Dromen kunnen je op sleeptouw nemen om nieuwe inzichten te krijgen of juist aanzetten tot actie.
Arnon Grunberg heeft onlangs de P.C. Hooftprijs 2022 toegekend gekregen voor zijn gehele oeuvre tot nu toe. Volgens De Volkskrant werd dat ook wel eens tijd. Zij beschrijven hem prijzend als een ‘virtuoos ontsnappingskunstenaar’. In 1993 schreef een jonge Grunberg, nog voordat hij was gedebuteerd, reeds een brief aan zijn mentor, Jan Ritsema, waarin hij op grootse wijze voorspelde dat hij ooit met deze prestigieuze prijs aan de haal zou gaan. Deze brief is later opgenomen in de bundel Aan nederlagen geen gebrek uit 2016, waarin brieven en documenten staan die Grunbergs tumultueuze, jonge jaren beschrijven, nog voordat hij uiteindelijk doorbrak met zijn debuutroman Blauwe maandagen.
Je zou kunnen zeggen dat aan de, al dan niet geveinsde, grootmoedigheid die Arnon Grunberg destijds beschreef, jeugdige naïviteit, bravoure en borstklopperij ten grondslag ligt.

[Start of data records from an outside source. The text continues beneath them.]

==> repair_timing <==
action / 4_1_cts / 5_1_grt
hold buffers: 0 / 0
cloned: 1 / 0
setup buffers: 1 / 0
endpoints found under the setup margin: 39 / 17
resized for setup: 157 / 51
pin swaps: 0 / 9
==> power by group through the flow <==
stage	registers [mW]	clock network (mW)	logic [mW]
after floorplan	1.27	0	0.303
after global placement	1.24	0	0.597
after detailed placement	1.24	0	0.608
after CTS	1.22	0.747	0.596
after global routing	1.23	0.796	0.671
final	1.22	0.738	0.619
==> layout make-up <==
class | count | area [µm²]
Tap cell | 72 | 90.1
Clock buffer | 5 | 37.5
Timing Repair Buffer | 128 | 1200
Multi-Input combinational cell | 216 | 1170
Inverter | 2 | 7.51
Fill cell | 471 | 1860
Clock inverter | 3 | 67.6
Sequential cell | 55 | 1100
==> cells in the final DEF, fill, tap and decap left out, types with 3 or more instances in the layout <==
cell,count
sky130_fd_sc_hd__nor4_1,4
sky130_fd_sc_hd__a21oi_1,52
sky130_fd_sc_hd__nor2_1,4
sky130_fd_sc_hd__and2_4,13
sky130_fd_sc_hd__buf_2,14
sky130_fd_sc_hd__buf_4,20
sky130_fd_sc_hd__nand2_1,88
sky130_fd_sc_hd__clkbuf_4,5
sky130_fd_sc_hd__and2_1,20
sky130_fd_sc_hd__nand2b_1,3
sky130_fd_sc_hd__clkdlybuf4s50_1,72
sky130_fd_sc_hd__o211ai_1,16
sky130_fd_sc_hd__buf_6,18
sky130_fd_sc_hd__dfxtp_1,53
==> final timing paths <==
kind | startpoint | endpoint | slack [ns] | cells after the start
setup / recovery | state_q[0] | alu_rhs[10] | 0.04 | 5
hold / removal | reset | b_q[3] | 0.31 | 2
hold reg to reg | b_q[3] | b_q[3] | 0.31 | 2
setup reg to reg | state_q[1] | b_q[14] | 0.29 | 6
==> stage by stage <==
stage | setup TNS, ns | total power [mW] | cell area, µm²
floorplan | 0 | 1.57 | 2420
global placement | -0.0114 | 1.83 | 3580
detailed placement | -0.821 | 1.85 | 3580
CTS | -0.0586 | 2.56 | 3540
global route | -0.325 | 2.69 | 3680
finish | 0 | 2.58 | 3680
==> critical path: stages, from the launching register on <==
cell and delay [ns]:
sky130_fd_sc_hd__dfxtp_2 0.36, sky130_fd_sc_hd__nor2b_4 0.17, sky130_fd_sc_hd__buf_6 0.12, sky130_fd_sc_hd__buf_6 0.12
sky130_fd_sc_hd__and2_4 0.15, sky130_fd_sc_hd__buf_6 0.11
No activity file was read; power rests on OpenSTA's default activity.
===== config.mk =====
export PLATFORM = sky130hd
export DESIGN_NAME = pipe_ctl_flat
export DESIGN_NICKNAME = d
export VERILOG_FILES = /design/src/rtl/pipe_ctl_if.sv /design/src/rtl/pipe_ctl.sv /design/src/flat_wrapper.sv
export SDC_FILE = /design/constraint.sdc
export NUM_CORES = 1
export LEC_CHECK = 0
export CORE_MARGIN = 2
export CORE_UTILIZATION = 43
export DETAILED_ROUTE_END_ITERATION = 8
export PLACE_DENSITY = 0.88
export SKIP_LAST_GASP = 1
export SLEW_MARGIN = 30
export SYNTH_ARGS = -nofsm -noshare
export SYNTH_HDL_FRONTEND = slang
export SYNTH_SLANG_ARGS = --single-unit

===== constraint.sdc =====
create_clock -name clk -period 2.11 [get_ports clk]
set_input_delay 0.422 -clock clk [delete_from_list [all_inputs] [get_ports clk]]
set_output_delay 0.422 -clock clk [all_outputs]
set_load 0.005 [all_outputs]
$ cat src/rtl/encoder_4to2_sync.sv
// Debounced, handshaked 4-to-2 encoder for asynchronous one-hot requests.
// Each line is synchronized, the pattern must hold STABLE_CYCLES sampled
// cycles, then its code is presented with a valid/ready handshake. A line
// must fall back to idle before it can be emitted again.
// Optional build macro: ENC_PRIORITY_EN -- multi-hot accepts emit the code of
// the highest set line (with err); without it they only pulse err.
module encoder_4to2_sync #(
  parameter int unsigned STABLE_CYCLES = 4
) (
  input  logic clk,
  input  logic rst_n,
  input  logic p,
  input  logic q,
  input  logic r,
  input  logic s,
  output logic w,
  output logic z,
  output logic out_valid,
  input  logic out_ready,
  output logic err
);

  import enc_pkg::*;

  // Counter value on which a still-matching candidate is accepted.
  localparam logic [3:0] CNT_LAST = 4'(STABLE_CYCLES - 1);

  logic       p_sync, q_sync, r_sync, s_sync;
  logic [3:0] pat;

  state_e     state_q, state_d;
  logic [3:0] cand_q, cand_d;
  logic [3:0] cnt_q, cnt_d;
  logic [1:0] code_q, code_d;
  logic       out_valid_q, out_valid_d;
  logic       err_q, err_d;

  sync2 u_sync_p (.clk(clk), .rst_n(rst_n), .d_i(p), .q_o(p_sync));
  sync2 u_sync_q (.clk(clk), .rst_n(rst_n), .d_i(q), .q_o(q_sync));
  sync2 u_sync_r (.clk(clk), .rst_n(rst_n), .d_i(r), .q_o(r_sync));
  sync2 u_sync_s (.clk(clk), .rst_n(rst_n), .d_i(s), .q_o(s_sync));

  assign pat = {s_sync, r_sync, q_sync, p_sync};

  // State register and datapath registers; reset discards any pending code.
  // NOTE: sequential state uses non-blocking (<=) so every flop samples the
  // pre-edge value of the others regardless of statement order.
  always_ff @(posedge clk or negedge rst_n) begin
    if (!rst_n) begin
      state_q     <= IDLE;
      cand_q      <= 4'd0;
      cnt_q       <= 4'd0;
      code_q      <= 2'b00;
      out_valid_q <= 1'b0;
      err_q       <= 1'b0;
    end else begin
      state_q     <= state_d;
      cand_q      <= cand_d;
      cnt_q       <= cnt_d;
      code_q      <= code_d;
      out_valid_q <= out_valid_d;
      err_q       <= err_d;
    end
  end

  // Next-state and next-output logic for the debounce/emit/release cycle.
  // NOTE: every signal gets a hold/default value first so no path through
  // the case leaves one unassigned, which would infer a latch.
  always_comb begin
    state_d     = state_q;
    cand_d      = cand_q;
    cnt_d       = cnt_q;
    code_d      = code_q;
    out_valid_d = out_valid_q;
    err_d       = 1'b0;

    case (state_q)
      IDLE: begin
        if (pat != 4'd0) begin
          cand_d  = pat;
          cnt_d   = 4'd0;
          state_d = COUNT;
        end
      end

      COUNT: begin
        if (pat == 4'd0) begin
          state_d = IDLE;
        end else if (pat != cand_q) begin
          // Pattern moved: restart debounce on the new pattern.
          cand_d = pat;
          cnt_d  = 4'd0;
        end else if (cnt_q == CNT_LAST) begin
          if (is_onehot(cand_q)) begin
            code_d      = encode_prio(cand_q);
            out_valid_d = 1'b1;
            state_d     = EMIT;
          end else begin
            err_d = 1'b1;
`ifdef ENC_PRIORITY_EN
            code_d      = encode_prio(cand_q);
            out_valid_d = 1'b1;
            state_d     = EMIT;
`else
            state_d = RELEASE;
`endif
          end
        end else begin
          cnt_d = cnt_q + 4'd1;
        end
      end

      EMIT: begin
        // Inputs are ignored here; the code holds until it is consumed.
        if (out_valid_q && out_ready) begin
          out_valid_d = 1'b0;
          state_d     = RELEASE;
        end
      end

      RELEASE: begin
        if (pat == 4'd0) begin
          state_d = IDLE;
        end
      end

      default: state_d = IDLE;
    endcase
  end

  assign {w, z}    = code_q;
  assign out_valid = out_valid_q;
  assign err       = err_q;

endmodule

Zeker wanneer je zinnen leest als: ‘Ik denk dat je door te schrijven iemand helemaal gek op je kunt laten worden, sterker nog, totaal in je ban kunt laten geraken. En dat denk ik niet alleen, ik wil het ook bewijzen. Het is me nog niet gelukt, dat geef ik toe, maar het zal me lukken…’ Echter, je zou het ook kunnen omdraaien en zeggen dat hij zijn dromen probeerde te verwezenlijken, doorzettingsvermogen had en karakter toonde. Hij was al eerder, zonder diploma, van het Amsterdamse Vossius Gymnasium afgetrapt, slaagde er niet in om een gewenste acteercarrière op te bouwen en hij had torenhoge schulden vanwege het floppen van zijn eigen opgezette uitgeverij. Grunberg droomde ervan een groots en gevierd schrijver te worden en deed er vervolgens alles aan om dat doel te bereiken.

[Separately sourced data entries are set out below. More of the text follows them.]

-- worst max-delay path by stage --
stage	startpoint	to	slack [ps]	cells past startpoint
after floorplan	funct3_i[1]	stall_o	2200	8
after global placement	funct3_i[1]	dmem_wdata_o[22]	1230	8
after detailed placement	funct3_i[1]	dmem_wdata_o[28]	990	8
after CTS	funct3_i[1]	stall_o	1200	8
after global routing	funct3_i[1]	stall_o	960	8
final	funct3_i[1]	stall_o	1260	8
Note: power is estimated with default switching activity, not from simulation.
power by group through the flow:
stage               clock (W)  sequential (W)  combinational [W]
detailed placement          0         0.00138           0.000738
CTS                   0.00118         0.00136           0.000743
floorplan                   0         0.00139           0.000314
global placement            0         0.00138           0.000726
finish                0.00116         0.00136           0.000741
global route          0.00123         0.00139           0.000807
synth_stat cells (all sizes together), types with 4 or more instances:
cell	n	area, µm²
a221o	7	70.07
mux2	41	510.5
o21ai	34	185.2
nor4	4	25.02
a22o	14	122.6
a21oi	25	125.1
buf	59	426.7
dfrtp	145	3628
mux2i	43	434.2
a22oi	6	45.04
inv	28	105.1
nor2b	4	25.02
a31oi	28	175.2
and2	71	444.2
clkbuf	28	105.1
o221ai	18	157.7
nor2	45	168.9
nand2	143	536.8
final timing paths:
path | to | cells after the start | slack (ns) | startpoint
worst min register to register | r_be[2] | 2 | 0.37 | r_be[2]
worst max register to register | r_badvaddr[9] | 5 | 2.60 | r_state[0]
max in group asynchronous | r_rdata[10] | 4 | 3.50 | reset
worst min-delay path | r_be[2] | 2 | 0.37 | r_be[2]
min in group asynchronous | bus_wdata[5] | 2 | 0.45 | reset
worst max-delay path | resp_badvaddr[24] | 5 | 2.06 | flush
<file path="src/rtl/sp_ram_pkg.sv">
// Shared constants for the single-port RAM: read-during-write modes and init FSM states.
package sp_ram_pkg;

   localparam int unsigned READ_FIRST  = 0;
   localparam int unsigned WRITE_FIRST = 1;
   localparam int unsigned NO_CHANGE   = 2;
   localparam int unsigned WRITE_ZERO  = 3;

   typedef enum logic {
      INIT = 1'b0,
      IDLE = 1'b1
   } init_state_e;

endpackage

</file>
<file path="src/rtl/sp_ram_init_seq.sv">
// Post-reset zero-fill sequencer: sweeps every address once, then stays idle until reset.
module sp_ram_init_seq
   import sp_ram_pkg::*;
#(
   parameter int unsigned ADDR_W     = 5,
   parameter int unsigned INIT_CLEAR = 1
) (
   input  logic              clk_i,
   input  logic              rst_i,
   output logic              init_busy_o,
   output logic [ADDR_W-1:0] init_addr_o,
   output logic              init_we_o
);

   localparam init_state_e RST_STATE = (INIT_CLEAR != 0) ? INIT : IDLE;

   init_state_e       state_q, state_d;
   logic [ADDR_W-1:0] cnt_q, cnt_d;

   always_ff @(posedge clk_i or posedge rst_i) begin
      if (rst_i) begin
         state_q <= RST_STATE;
         cnt_q   <= '0;
      end else begin
         state_q <= state_d;
         cnt_q   <= cnt_d;
      end
   end

   always_comb begin
      state_d = state_q;
      cnt_d   = cnt_q;
      case (state_q)
         INIT: begin
            cnt_d = cnt_q + ADDR_W'(1);
            // Last address of the sweep reached once the counter is all ones.
            if (&cnt_q) state_d = IDLE;
         end
         IDLE:    state_d = IDLE;
         default: state_d = IDLE;
      endcase
   end

   assign init_busy_o = (state_q == INIT);
   assign init_we_o   = (state_q == INIT);
   assign init_addr_o = cnt_q;

endmodule

</file>
<file path="src/rtl/sp_ram_modes.sv">
// Single-port RAM with byte-lane writes, selectable read-during-write behaviour,
// optional output register and an optional post-reset zero-fill sweep.
module sp_ram_modes
   import sp_ram_pkg::*;
#(
   parameter int unsigned DATA_W     = 8,
   parameter int unsigned LANE_W     = 4,
   parameter int unsigned ADDR_W     = 5,
   parameter int unsigned READ_MODE  = 0,
   parameter int unsigned OUT_REG    = 0,
   parameter int unsigned INIT_CLEAR = 1
) (
   input  logic                     clk,
   input  logic                     rst,
   input  logic                     en,
   input  logic                     we,
   input  logic [DATA_W/LANE_W-1:0] be,
   input  logic [ADDR_W-1:0]        addr,
   input  logic [DATA_W-1:0]        di,
   output logic [DATA_W-1:0]        dout,
   output logic                     rd_valid,
   output logic                     init_busy
);

   localparam int unsigned NUM_LANES = DATA_W / LANE_W;
   localparam int unsigned DEPTH     = 2 ** ADDR_W;

   logic [DATA_W-1:0] mem_q [DEPTH];

   logic [ADDR_W-1:0] init_addr;
   logic              init_we;

   logic              access_c;
   logic              wr_c;
   logic [DATA_W-1:0] rd_word_c;
   logic [DATA_W-1:0] merged_c;
   logic              mem_we_c;
   logic [ADDR_W-1:0] mem_addr_c;
   logic [DATA_W-1:0] mem_wdata_c;

   logic [DATA_W-1:0] dout1_q, dout1_d;
   logic              rv1_q, rv1_d;

   sp_ram_init_seq #(
      .ADDR_W     (ADDR_W),
      .INIT_CLEAR (INIT_CLEAR)
   ) u_init_seq (
      .clk_i       (clk),
      .rst_i       (rst),
      .init_busy_o (init_busy),
      .init_addr_o (init_addr),
      .init_we_o   (init_we)
   );

   assign access_c  = en & ~init_busy;
   assign wr_c      = access_c & we;
   assign rd_word_c = mem_q[addr];

   always_comb begin
      merged_c = rd_word_c;
      for (int k = 0; k < NUM_LANES; k++) begin
         if (be[k]) merged_c[k*LANE_W +: LANE_W] = di[k*LANE_W +: LANE_W];
      end
   end

   // The sweep owns the single memory port while it runs; user accesses are gated off.
   always_comb begin
      mem_we_c    = init_we | wr_c;
      mem_addr_c  = init_we ? init_addr : addr;
      mem_wdata_c = init_we ? '0 : merged_c;
   end

   always_ff @(posedge clk) begin
      if (mem_we_c) mem_q[mem_addr_c] <= mem_wdata_c;
   end

   always_comb begin
      dout1_d = dout1_q;
      rv1_d   = 1'b0;
      if (access_c) begin
         if (we) begin
            case (READ_MODE)
               READ_FIRST:  dout1_d = rd_word_c;
               WRITE_FIRST: dout1_d = merged_c;
               WRITE_ZERO:  dout1_d = '0;
               default:     dout1_d = dout1_q;
            endcase
         end else begin
            dout1_d = rd_word_c;
            rv1_d   = 1'b1;
         end
      end
   end

   always_ff @(posedge clk or posedge rst) begin
      if (rst) begin
         dout1_q <= '0;
         rv1_q   <= 1'b0;
      end else begin
         dout1_q <= dout1_d;
         rv1_q   <= rv1_d;
      end
   end

   if (OUT_REG != 0) begin : g_oreg
      logic [DATA_W-1:0] dout2_q;
      logic              rv2_q;

      always_ff @(posedge clk or posedge rst) begin
         if (rst) begin
            dout2_q <= '0;
            rv2_q   <= 1'b0;
         end else begin
            dout2_q <= dout1_q;
            rv2_q   <= rv1_q;
         end
      end

      assign dout     = dout2_q;
      assign rd_valid = rv2_q;
   end else begin : g_noreg
      assign dout     = dout1_q;
      assign rd_valid = rv1_q;
   end

endmodule

</file>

Het mooie van het willen nastreven van je eigen dromen, is dat in de beginfase alles mogelijk is: dromen mogen namelijk groots zijn, overweldigend, of juist heel klein en concreet. Ze kunnen je op sleeptouw nemen om nieuwe inzichten te krijgen of juist aanzetten tot actie. Een mooi voorbeeld hiervan was de rubriek Dit ben ik in De Volkskrant , waarin wekelijks willekeurige kinderen werden geportretteerd. Als er voorbeelden te benoemen zijn van mensen die groots en meeslepend durven te dromen over de toekomst, dan zijn het wel kinderen. Hun grenzeloosheid en blanco besef met betrekking tot het nastreven en uitvoeren van dromen is zowel fascinerend als ontnuchterend. Dromen is bij deze kinderen niet denken in problemen, maar juist opgaan in kansen.

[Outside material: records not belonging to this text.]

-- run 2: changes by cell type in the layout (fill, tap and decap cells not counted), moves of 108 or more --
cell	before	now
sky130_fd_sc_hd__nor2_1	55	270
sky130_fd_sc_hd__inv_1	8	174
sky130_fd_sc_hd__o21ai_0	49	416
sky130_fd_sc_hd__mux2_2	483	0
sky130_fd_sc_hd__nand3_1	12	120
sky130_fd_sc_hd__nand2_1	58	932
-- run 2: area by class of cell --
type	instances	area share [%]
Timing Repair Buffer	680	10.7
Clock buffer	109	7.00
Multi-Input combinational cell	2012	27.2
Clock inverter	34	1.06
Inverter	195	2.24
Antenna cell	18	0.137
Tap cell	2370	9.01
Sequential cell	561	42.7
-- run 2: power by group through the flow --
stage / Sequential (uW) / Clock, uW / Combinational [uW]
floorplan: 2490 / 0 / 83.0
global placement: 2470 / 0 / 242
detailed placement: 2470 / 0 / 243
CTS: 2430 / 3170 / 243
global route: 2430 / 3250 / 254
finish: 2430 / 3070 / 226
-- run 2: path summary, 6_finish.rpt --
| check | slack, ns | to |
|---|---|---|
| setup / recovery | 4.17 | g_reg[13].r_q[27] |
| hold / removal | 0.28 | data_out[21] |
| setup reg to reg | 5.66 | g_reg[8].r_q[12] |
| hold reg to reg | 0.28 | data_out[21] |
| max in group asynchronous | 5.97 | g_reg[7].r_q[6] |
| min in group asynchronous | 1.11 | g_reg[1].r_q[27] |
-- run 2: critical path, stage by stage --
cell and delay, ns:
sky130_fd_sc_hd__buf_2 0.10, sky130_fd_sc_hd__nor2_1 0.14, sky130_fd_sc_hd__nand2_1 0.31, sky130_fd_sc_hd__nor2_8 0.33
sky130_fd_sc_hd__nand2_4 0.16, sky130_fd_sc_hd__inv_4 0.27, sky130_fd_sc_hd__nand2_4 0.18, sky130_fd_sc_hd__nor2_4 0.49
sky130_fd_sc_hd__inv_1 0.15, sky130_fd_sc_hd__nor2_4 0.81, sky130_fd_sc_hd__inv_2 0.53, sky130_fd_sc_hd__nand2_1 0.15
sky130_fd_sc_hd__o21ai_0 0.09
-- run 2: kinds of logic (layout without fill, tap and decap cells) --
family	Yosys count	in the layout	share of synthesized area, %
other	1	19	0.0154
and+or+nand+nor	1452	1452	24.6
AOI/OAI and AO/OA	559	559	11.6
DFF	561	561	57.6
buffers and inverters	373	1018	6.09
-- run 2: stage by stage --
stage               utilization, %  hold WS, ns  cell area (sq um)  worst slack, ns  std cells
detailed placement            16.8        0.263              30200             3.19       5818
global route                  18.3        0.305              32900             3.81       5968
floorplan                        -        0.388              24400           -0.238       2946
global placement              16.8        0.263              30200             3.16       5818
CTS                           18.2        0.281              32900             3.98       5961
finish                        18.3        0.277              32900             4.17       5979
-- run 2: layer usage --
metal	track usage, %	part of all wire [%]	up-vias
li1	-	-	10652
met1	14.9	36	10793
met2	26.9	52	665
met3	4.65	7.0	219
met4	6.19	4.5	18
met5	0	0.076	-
<file path="src/rtl/mc_ctrl.sv">
// mc_ctrl: multi-cycle control sequencer for the MIPS datapath.
// Five-state FSM (IF, ID, EXE, MEM, WB) that produces PC/IR/register-file
// write strobes, next-PC selection, memory requests and the ALU/operand
// decode for the instruction currently held in the IR.
//
// Ports:
//   clk, rst_n            clock (rising edge), async active-low reset
//   OpCode, funct         IR[31:26], IR[5:0]
//   Zero                  ALU zero flag, looked at only in EXE
//   mem_ready             acknowledge from the shared memory port
//   PCWr, IRWr, NPCOp     PC write, IR write, next-PC source
//   MemR, MemW            memory read / write requests
//   RegW, RegDst, WDSel   register-file write enable, destination, data select
//   Alusrc, shift, ExtOp  ALU operand B select, shamt select, immediate extension
//   Aluctrl               ALU operation
//   state                 current FSM state (debug)
//   illegal               one-cycle pulse in ID on an unsupported instruction
//   instr_cnt             retired-instruction counter (wraps)
//
// Memory handshake: MemR/MemW act as "valid" and mem_ready as "ready". A
// request is raised combinationally from the state, is held unchanged while
// mem_ready is 0, and is accepted on the rising edge where both are 1; the
// FSM leaves the requesting state on that same edge. mem_ready is ignored in
// ID, EXE and WB.
module mc_ctrl #(
  parameter int CNT_W = 32
) (
  input  logic             clk,
  input  logic             rst_n,
  input  logic [5:0]       OpCode,
  input  logic [5:0]       funct,
  input  logic             Zero,
  input  logic             mem_ready,
  output logic             PCWr,
  output logic             IRWr,
  output logic [1:0]       NPCOp,
  output logic             MemR,
  output logic             MemW,
  output logic             RegW,
  output logic [1:0]       RegDst,
  output logic [1:0]       WDSel,
  output logic             Alusrc,
  output logic             shift,
  output logic [1:0]       ExtOp,
  output logic [4:0]       Aluctrl,
  output logic [2:0]       state,
  output logic             illegal,
  output logic [CNT_W-1:0] instr_cnt
);

  localparam logic [1:0] EXT_ZERO    = 2'd0;
  localparam logic [1:0] EXT_SIGNED  = 2'd1;
  localparam logic [1:0] EXT_HIGHPOS = 2'd2;

  localparam logic [4:0] ALUOp_NOP  = 5'd0;
  localparam logic [4:0] ALUOp_ADDU = 5'd1;
  localparam logic [4:0] ALUOp_ADD  = 5'd2;
  localparam logic [4:0] ALUOp_SUBU = 5'd3;
  localparam logic [4:0] ALUOp_SUB  = 5'd4;
  localparam logic [4:0] ALUOp_AND  = 5'd5;
  localparam logic [4:0] ALUOp_OR   = 5'd6;
  localparam logic [4:0] ALUOp_SLT  = 5'd7;
  localparam logic [4:0] ALUOp_SLL  = 5'd8;
  localparam logic [4:0] ALUOp_SRL  = 5'd9;
  localparam logic [4:0] ALUOp_SRA  = 5'd10;
  localparam logic [4:0] ALUOp_LUI  = 5'd11;

  localparam logic [1:0] NPC_PC4 = 2'b00;
  localparam logic [1:0] NPC_BR  = 2'b01;
  localparam logic [1:0] NPC_J   = 2'b10;
  localparam logic [1:0] NPC_JR  = 2'b11;

  typedef enum logic [2:0] {
    S_IF  = 3'd0,
    S_ID  = 3'd1,
    S_EXE = 3'd2,
    S_MEM = 3'd3,
    S_WB  = 3'd4
  } state_t;

  state_t cur_state, nxt_state;

  // ---------------- instruction decode ----------------
  logic       legal, is_lw, is_sw, is_beq, is_bne, is_j, is_jal, is_jr;
  logic       d_alusrc, d_shift;
  logic [1:0] d_ext, d_regdst, d_wdsel;
  logic [4:0] d_alu;

  always_comb begin
    legal = 1'b1;
    is_lw = 1'b0; is_sw = 1'b0; is_beq = 1'b0; is_bne = 1'b0;
    is_j = 1'b0; is_jal = 1'b0; is_jr = 1'b0;
    d_alusrc = 1'b0;
    d_shift  = 1'b0;
    d_ext    = EXT_ZERO;
    d_regdst = 2'b00;
    d_wdsel  = 2'b00;
    d_alu    = ALUOp_NOP;
    case (OpCode)
      6'b000000: begin
        d_regdst = 2'b01;
        case (funct)
          6'b000000: begin d_shift = 1'b1; d_alu = ALUOp_SLL; end
          6'b000010: begin d_shift = 1'b1; d_alu = ALUOp_SRL; end
          6'b000011: begin d_shift = 1'b1; d_alu = ALUOp_SRA; end
          6'b100000: d_alu = ALUOp_ADD;
          6'b100001: d_alu = ALUOp_ADDU;
          6'b100010: d_alu = ALUOp_SUB;
          6'b100011: d_alu = ALUOp_SUBU;
          6'b100100: d_alu = ALUOp_AND;
          6'b100101: d_alu = ALUOp_OR;
          6'b101010: d_alu = ALUOp_SLT;
          6'b001000: begin is_jr = 1'b1; d_regdst = 2'b00; end
          default:   begin legal = 1'b0; d_regdst = 2'b00; end
        endcase
      end
      6'b001101: begin d_alusrc = 1'b1; d_ext = EXT_ZERO;    d_alu = ALUOp_OR;   end
      6'b001000: begin d_alusrc = 1'b1; d_ext = EXT_SIGNED;  d_alu = ALUOp_ADD;  end
      6'b001010: begin d_alusrc = 1'b1; d_ext = EXT_SIGNED;  d_alu = ALUOp_SLT;  end
      6'b001111: begin d_alusrc = 1'b1; d_ext = EXT_HIGHPOS; d_alu = ALUOp_LUI;  end
      6'b100011: begin
        is_lw = 1'b1; d_alusrc = 1'b1; d_ext = EXT_SIGNED; d_alu = ALUOp_ADDU;
        d_wdsel = 2'b01;
      end
      6'b101011: begin is_sw = 1'b1; d_alusrc = 1'b1; d_ext = EXT_SIGNED; d_alu = ALUOp_ADDU; end
      6'b000100: begin is_beq = 1'b1; d_ext = EXT_SIGNED; d_alu = ALUOp_SUB; end
      6'b000101: begin is_bne = 1'b1; d_ext = EXT_SIGNED; d_alu = ALUOp_SUB; end
      6'b000010: is_j = 1'b1;
      6'b000011: begin is_jal = 1'b1; d_regdst = 2'b10; d_wdsel = 2'b10; end
      default:   legal = 1'b0;
    endcase
  end

  // Decode is only meaningful once the IR holds the fetched word.
  logic dec_on;
  assign dec_on = (cur_state == S_ID) || (cur_state == S_EXE) ||
                  (cur_state == S_MEM) || (cur_state == S_WB);

  assign Alusrc  = dec_on & d_alusrc;
  assign shift   = dec_on & d_shift;
  assign ExtOp   = dec_on ? d_ext    : 2'b00;
  assign Aluctrl = dec_on ? d_alu    : ALUOp_NOP;
  assign RegDst  = dec_on ? d_regdst : 2'b00;
  assign WDSel   = dec_on ? d_wdsel  : 2'b00;

  // ---------------- FSM ----------------
  always_ff @(posedge clk or negedge rst_n) begin
    if (!rst_n) cur_state <= S_IF;
    else        cur_state <= nxt_state;
  end

  logic       pc_wr, ir_wr, mem_r, mem_w, reg_w, ill;
  logic [1:0] npc;

  always_comb begin
    nxt_state = S_IF;
    pc_wr = 1'b0; ir_wr = 1'b0; mem_r = 1'b0; mem_w = 1'b0;
    reg_w = 1'b0; ill = 1'b0;
    npc   = NPC_PC4;
    case (cur_state)
      S_IF: begin
        mem_r = 1'b1;
        if (mem_ready) begin
          ir_wr = 1'b1; pc_wr = 1'b1; nxt_state = S_ID;
        end else begin
          nxt_state = S_IF;
        end
      end
      S_ID: begin
        if (is_j || is_jal) begin
          pc_wr = 1'b1; npc = NPC_J; reg_w = is_jal;
        end else if (is_jr) begin
          pc_wr = 1'b1; npc = NPC_JR;
        end else if (!legal) begin
          ill = 1'b1;
        end else begin
          nxt_state = S_EXE;
        end
      end
      S_EXE: begin
        if (is_beq || is_bne) begin
          npc   = NPC_BR;
          pc_wr = is_beq ? Zero : !Zero;
        end else if (is_lw || is_sw) begin
          nxt_state = S_MEM;
        end else begin
          nxt_state = S_WB;
        end
      end
      S_MEM: begin
        mem_r = is_lw;
        mem_w = is_sw;
        if (!mem_ready && (is_lw || is_sw)) nxt_state = S_MEM;
        else if (is_lw)                     nxt_state = S_WB;
        else                                nxt_state = S_IF;
      end
      S_WB: reg_w = 1'b1;
      default: nxt_state = S_IF;
    endcase
  end

  // Strobes are forced low while reset is held so nothing is written.
  assign PCWr    = rst_n & pc_wr;
  assign IRWr    = rst_n & ir_wr;
  assign MemR    = rst_n & mem_r;
  assign MemW    = rst_n & mem_w;
  assign RegW    = rst_n & reg_w;
  assign illegal = rst_n & ill;
  assign NPCOp   = npc;
  assign state   = cur_state;

  // An instruction retires on any edge that returns to IF from elsewhere.
  always_ff @(posedge clk or negedge rst_n) begin
    if (!rst_n)
      instr_cnt <= '0;
    else if ((nxt_state == S_IF) && (cur_state != S_IF))
      instr_cnt <= instr_cnt + CNT_W'(1);
  end

endmodule
</file>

Wanneer ik in de digitale archieven van deze rubriek zoek, kom ik de meest prachtige dromen en levensdoelen tegen, zoals: ‘over tien jaar woon ik in de jungle’, ‘ik wil een middeleeuws boerderijtje bouwen, zonder elektriciteit’, ‘later wil ik graag een zeemeermin zijn’ en ‘ik wil planeten ontdekken en zweven op de maan’. Het is natuurlijk de vraag hoeveel van deze wensen uitvoerbaar zijn of over een jaar of twintig daadwerkelijk zijn uitgekomen. Maar dat maakt niet uit. In de droomfase mogen eventuele beperkingen geen belemmering vormen voor je doelen. Het uiten van een zogenaamde ja, maar…-houding is hierbij ook uit den boze. Wat tevens opvalt aan de uitspraken van de enthousiaste deelnemers aan deze rubriek, is dat er nergens het woordje ‘moeten’ te bespeuren valt. Een kenmerk dat, wellicht onbewust, mogelijke remmingen wegneemt en alle opties open kan houden. Kortom, een voorbeeld voor de vele grote mensen van deze wereld, die zichzelf dagelijks (te) veel verplichtingen opleggen en denken dat ze alles móeten in plaats van meer te mógen.
Juist in deze verwarrende en onstabiele tijden is het uiterst lastig om in de (nabije) toekomst te blijven kijken. Het hebben van dromen en doelen is juist nu van grote waarde. Hierbij maakt het uiteindelijk niet uit of deze dromen daadwerkelijk allemaal reëel zijn of verwezenlijkt zullen gaan worden. Het is juist de verbeelding van een uitzicht in ontwikkeling dat van iedereen een virtuoze ontsnappingskunstenaar kan maken.